## About this task
Please quote exactly the opening lines of the data, from the first line to the one where "parameter int FB_HEIGHT = 240" appears.

## Dataset records
[src/rtl/vram_display_reader.sv]
// vram_display_reader: 640x480@60 VGA scan of a 320x240 RGB444 frame buffer, each stored pixel shown as 2x2.
// Optional `define TEST_PATTERN_EN adds test_pattern_i, which swaps VRAM data for 8 vertical colour bars.
module vram_display_reader #(
  parameter int ADDR_WIDTH = $clog2(76800),
  parameter int DATA_WIDTH = 12,
  parameter int CLK_DIV = 4,
  parameter int FB_WIDTH = 320,
  parameter int FB_HEIGHT = 240
) (
  input  logic clk_i,
  input  logic reset_n_i,
`ifdef TEST_PATTERN_EN
  input  logic test_pattern_i,
`endif
  output logic [ADDR_WIDTH-1:0] pixel_read_address_o,
  input  logic [DATA_WIDTH-1:0] pixel_data_i,
  output logic hsync_o,
  output logic vsync_o,
  output logic [3:0] red_o,
  output logic [3:0] green_o,
  output logic [3:0] blue_o,
  output logic video_active_o,
  output logic frame_start_o
);
  localparam int DW = $clog2(CLK_DIV);
  logic [DW-1:0] div_q, div_d;
  logic [9:0] h_q, h_d, v_q, v_d;
  logic [ADDR_WIDTH-1:0] addr_q, addr_d, row, prod;
  logic tick, active, h_end, v_end;
  logic t1_q, t1_d, t2_q, t2_d;
  logic act_q, act_d, hs_q, hs_d, vs_q, vs_d, fs_q, fs_d;
  logic [11:0] pix, rgb_q, rgb_d;
  logic hsync_q, hsync_d, vsync_q, vsync_d, video_q, video_d, frame_q, frame_d;
`ifdef TEST_PATTERN_EN
  logic [2:0] bar_q, bar_d;
`endif
  always_comb begin
    tick = div_q == DW'(CLK_DIV - 1);
    div_d = tick ? '0 : div_q + 1'b1;
    h_end = h_q == 10'd799;
    v_end = v_q == 10'd524;
    h_d = tick ? (h_end ? '0 : h_q + 10'd1) : h_q;
    v_d = (tick && h_end) ? (v_end ? '0 : v_q + 10'd1) : v_q;
    active = h_q < 10'(2 * FB_WIDTH) && v_q < 10'(2 * FB_HEIGHT);
    row = ADDR_WIDTH'(v_q[9:1]);
    prod = '0;
    // constant shift-add multiply by FB_WIDTH, so no hardware multiplier is inferred
    for (int i = 0; i < ADDR_WIDTH; i++) prod = FB_WIDTH[i] ? prod + (row << i) : prod;
    addr_d = (tick && active) ? prod + ADDR_WIDTH'(h_q[9:1]) : addr_q;
    t1_d = tick;
    t2_d = t1_q;
    act_d = tick ? active : act_q;
    hs_d = tick ? !(h_q >= 10'd656 && h_q <= 10'd751) : hs_q;
    vs_d = tick ? !(v_q >= 10'd490 && v_q <= 10'd491) : vs_q;
    fs_d = tick ? (h_q == '0 && v_q == '0) : fs_q;
`ifdef TEST_PATTERN_EN
    bar_d = tick ? 3'(h_q / 10'd80) : bar_q;
    pix = test_pattern_i ? {{4{bar_q[2]}}, {4{bar_q[1]}}, {4{bar_q[0]}}} : pixel_data_i[11:0];
`else
    pix = pixel_data_i[11:0];
`endif
    // stage-0 flags are stable until the next tick (CLK_DIV >= 3), so stage 2 reads them directly
    rgb_d = t2_q ? (act_q ? pix : 12'h000) : rgb_q;
    hsync_d = t2_q ? hs_q : hsync_q;
    vsync_d = t2_q ? vs_q : vsync_q;
    video_d = t2_q ? act_q : video_q;
    frame_d = t2_q && fs_q;
  end
  always_ff @(posedge clk_i) begin
    if (!reset_n_i) begin
      div_q <= '0;
      h_q <= '0;
      v_q <= '0;
      addr_q <= '0;
      t1_q <= 1'b0;
      t2_q <= 1'b0;
      act_q <= 1'b0;
      hs_q <= 1'b1;
      vs_q <= 1'b1;
      fs_q <= 1'b0;
      rgb_q <= '0;
      hsync_q <= 1'b1;
      vsync_q <= 1'b1;
      video_q <= 1'b0;
      frame_q <= 1'b0;
`ifdef TEST_PATTERN_EN
      bar_q <= '0;
`endif
    end else begin
      div_q <= div_d;
      h_q <= h_d;
      v_q <= v_d;
      addr_q <= addr_d;
      t1_q <= t1_d;
      t2_q <= t2_d;
      act_q <= act_d;
      hs_q <= hs_d;
      vs_q <= vs_d;
      fs_q <= fs_d;
      rgb_q <= rgb_d;
      hsync_q <= hsync_d;
      vsync_q <= vsync_d;
      video_q <= video_d;
      frame_q <= frame_d;
`ifdef TEST_PATTERN_EN
      bar_q <= bar_d;
`endif
    end
  end
  assign pixel_read_address_o = addr_q;
  assign hsync_o = hsync_q;
  assign vsync_o = vsync_q;
  assign red_o = rgb_q[11:8];
  assign green_o = rgb_q[7:4];
  assign blue_o = rgb_q[3:0];
  assign video_active_o = video_q;
  assign frame_start_o = frame_q;
endmodule
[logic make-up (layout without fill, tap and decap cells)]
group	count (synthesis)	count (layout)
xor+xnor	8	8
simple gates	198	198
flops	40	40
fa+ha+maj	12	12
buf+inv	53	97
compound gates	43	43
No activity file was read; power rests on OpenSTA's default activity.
File: config.mk
export PLATFORM = sky130hd
export DESIGN_NAME = alu_ctrl_md
export DESIGN_NICKNAME = d
export VERILOG_FILES = /design/src/rtl/alu_ctrl_md.sv
export SDC_FILE = /design/constraint.sdc
export NUM_CORES = 1
export LEC_CHECK = 0
export BUFFER_PORTS_ARGS = -buffer_cell sky130_fd_sc_hd__buf_4
export CAP_MARGIN = 10
export CORE_ASPECT_RATIO = 0.5
export CORE_MARGIN = 2
export CORE_UTILIZATION = 35
export DETAILED_ROUTE_END_ITERATION = 6
export PLACE_DENSITY = 0.62
export SKIP_CTS_REPAIR_TIMING = 1
export SYNTH_ARGS = -nofsm -noshare
export SYNTH_HDL_FRONTEND = slang
export SYNTH_SLANG_ARGS = --single-unit
File: constraint.sdc
create_clock -name clk -period 9 [get_ports clk]
set_input_delay 0.45 -clock clk [delete_from_list [all_inputs] [get_ports clk]]
set_output_delay 0.45 -clock clk [all_outputs]
set_load 0.01 [all_outputs]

## Answer to this task
[src/rtl/vram_display_reader.sv]
// vram_display_reader: 640x480@60 VGA scan of a 320x240 RGB444 frame buffer, each stored pixel shown as 2x2.
// Optional `define TEST_PATTERN_EN adds test_pattern_i, which swaps VRAM data for 8 vertical colour bars.
module vram_display_reader #(
  parameter int ADDR_WIDTH = $clog2(76800),
  parameter int DATA_WIDTH = 12,
  parameter int CLK_DIV = 4,
  parameter int FB_WIDTH = 320,
  parameter int FB_HEIGHT = 240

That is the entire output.